■ **WHAT NEEDS TO BE DONE**
Write out exactly the lines of the entries below from the one holding "output logic [97:0]" to the one holding "assign is_op_any = (opc", inclusive, and leave out all other lines.

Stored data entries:
This design comes from an exercise in tuning for small area and a short achievable clock period on the open sky130 flow, not from production work.
RTL that was checked went through simulation tests only; none was proved equivalent to the original.
No activity file was given, so power comes from the tool's default toggle rates.

## lane 2
## ex_stage
module ex_stage (
	input  logic        clk,
	input  logic        arst_n_i,
	input  logic [306:0] ex_in_flat_i,  
	input  logic [31:0] mem_rdata_i,
	input  logic        irq_i,
	input  logic [31:0] irq_addr_i,
	output logic [97:0] mem_flat_o,    
	output logic [82:0] wb_flat_o,     
	output logic [32:0] jump_flat_o    
);
	logic [31:0] inst, op1, op2, opj1, opj2, rs1, rs2, csrd;
	logic        rwe, cwe;
	logic [4:0]  rwa;
	logic [11:0] cwa;
	assign inst = ex_in_flat_i[306:275];
	assign op1  = ex_in_flat_i[242:211];
	assign op2  = ex_in_flat_i[210:179];
	assign opj1 = ex_in_flat_i[178:147];
	assign opj2 = ex_in_flat_i[146:115];
	assign rs1  = ex_in_flat_i[114:83];
	assign rs2  = ex_in_flat_i[82:51];
	assign rwe  = ex_in_flat_i[50];
	assign rwa  = ex_in_flat_i[49:45];
	assign cwe  = ex_in_flat_i[44];
	assign cwa  = ex_in_flat_i[43:32];
	assign csrd = ex_in_flat_i[31:0];
	logic [6:0] opc;
	logic [2:0] f3;
	assign opc = inst[6:0];
	assign f3  = inst[14:12];
	logic is_op_any, is_link, is_lui, is_load, is_store, is_branch, is_jump, is_system;
	assign is_op_any = (opc == ex_pkg::OPC_OP) || (opc == ex_pkg::OPC_OP_IMM);
	assign is_link   = (opc == ex_pkg::OPC_JAL) || (opc == ex_pkg::OPC_JALR) || (opc == ex_pkg::OPC_AUIPC);
	assign is_lui    = opc == ex_pkg::OPC_LUI;
	assign is_load   = opc == ex_pkg::OPC_LOAD;
	assign is_store  = opc == ex_pkg::OPC_STORE;
  ...
For scale: roughly 2400 cells after synthesis, ~180 flip-flops, ~590 I/O pins, ~19000 µm² of cells after synthesis.
export LEC_CHECK = 0
export CAP_MARGIN = 20
export CORE_MARGIN = 2
export CORE_UTILIZATION = 40
export SETUP_SLACK_MARGIN = 1.0
export SLEW_MARGIN = 20
create_clock -name core_clock -period 5.0 [get_ports {clk}]
standard.sh (not shown) runs the stock make flow with config.mk's settings and CLKGATE_MAP_FILE= SYNTH_SCRIPT=/design/flow/synth_recipe.tcl, a recipe that flattens the netlist after the stock synthesis.
==> flow/flow/run.sh <==
#!/bin/bash
export BUFFER_PORTS_ARGS="-buffer_cell sky130_fd_sc_hd__buf_1"
bash standard.sh > standard.log 2>&1
[inputs] lane 4 vs lane 2
diff --git a/flow/design.v b/flow/design.v
--- a/flow/design.v
+++ b/flow/design.v
@@ -218,25 +218,25 @@
 	assign is_lui    = opc == ex_pkg::OPC_LUI;
 	assign is_load   = opc == ex_pkg::OPC_LOAD;
 	assign is_store  = opc == ex_pkg::OPC_STORE;
 	assign is_branch = opc == ex_pkg::OPC_BRANCH;
 	assign is_jump   = (opc == ex_pkg::OPC_JAL) || (opc == ex_pkg::OPC_JALR);
 	assign is_system = opc == ex_pkg::OPC_SYSTEM;
 	logic ld_ok, st_ok, csr_ok;
 	assign ld_ok  = !(f3 == 3'd3 || f3 == 3'd6 || f3 == 3'd7);
 	assign st_ok  = !f3[2] && !(f3[1] && f3[0]);
 	assign csr_ok = f3[1:0] != 2'd0;
 	localparam int ARCH_ALU = 1;
 	localparam int ARCH_AT  = 1;
-	localparam bit JGATE    = 1'b1;
+	localparam bit JGATE    = 1'b0;
 	logic [31:0] sum, diff, add_p, sub_p;
 	logic        add_co, sub_co;
 	logic        ltu, lt, eq;
 	ex_add #(.ARCH(ARCH_ALU)) u_add (
 		.a_i  (op1),
 		.b_i  (op2),
 		.ci_i (1'b0),
 		.s_o  (sum),
 		.p_o  (add_p),
 		.co_o (add_co)
 	);
 	ex_add #(.ARCH(ARCH_ALU)) u_sub (
### Flow results
Global-route usage, lane 2 and lane 4: larger value in lane 2. Of lane 2 and lane 4, the run reporting the higher simple logic cell fraction of the synthesized area was lane 2. Against lane 2, lane 4 reports a minimum period implied by the final worst setup slack that is higher. Looking at number of gates resized after cts, lane 4 sits 11 higher than lane 2 does. Sort lane 2 and lane 4 by clock network fraction of design power, ascending, and lane 2 comes first. In the tables for lane 2 and lane 4, part of the cycle the worst path needs reads lower with lane 2. Lane 4 vs. lane 2: fmax went down by 2.7 MHz. Looking at routed wire length across lane 2 and lane 4, the one that comes out lower is lane 4. sky130_fd_sc_hd__mux2_2 as the standard cell with the maximum stage delay on the critical path was reported by lane 2, and sky130_fd_sc_hd__or4_1 by lane 4.
Only the layout flow was run in lane 4; the RTL was not checked for function there.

■ **SOLUTION TO THIS TASK**
	output logic [97:0] mem_flat_o,    
	output logic [82:0] wb_flat_o,     
	output logic [32:0] jump_flat_o    
);
	logic [31:0] inst, op1, op2, opj1, opj2, rs1, rs2, csrd;
	logic        rwe, cwe;
	logic [4:0]  rwa;
	logic [11:0] cwa;
	assign inst = ex_in_flat_i[306:275];
	assign op1  = ex_in_flat_i[242:211];
	assign op2  = ex_in_flat_i[210:179];
	assign opj1 = ex_in_flat_i[178:147];
	assign opj2 = ex_in_flat_i[146:115];
	assign rs1  = ex_in_flat_i[114:83];
	assign rs2  = ex_in_flat_i[82:51];
	assign rwe  = ex_in_flat_i[50];
	assign rwa  = ex_in_flat_i[49:45];
	assign cwe  = ex_in_flat_i[44];
	assign cwa  = ex_in_flat_i[43:32];
	assign csrd = ex_in_flat_i[31:0];
	logic [6:0] opc;
	logic [2:0] f3;
	assign opc = inst[6:0];
	assign f3  = inst[14:12];
	logic is_op_any, is_link, is_lui, is_load, is_store, is_branch, is_jump, is_system;
	assign is_op_any = (opc == ex_pkg::OPC_OP) || (opc == ex_pkg::OPC_OP_IMM);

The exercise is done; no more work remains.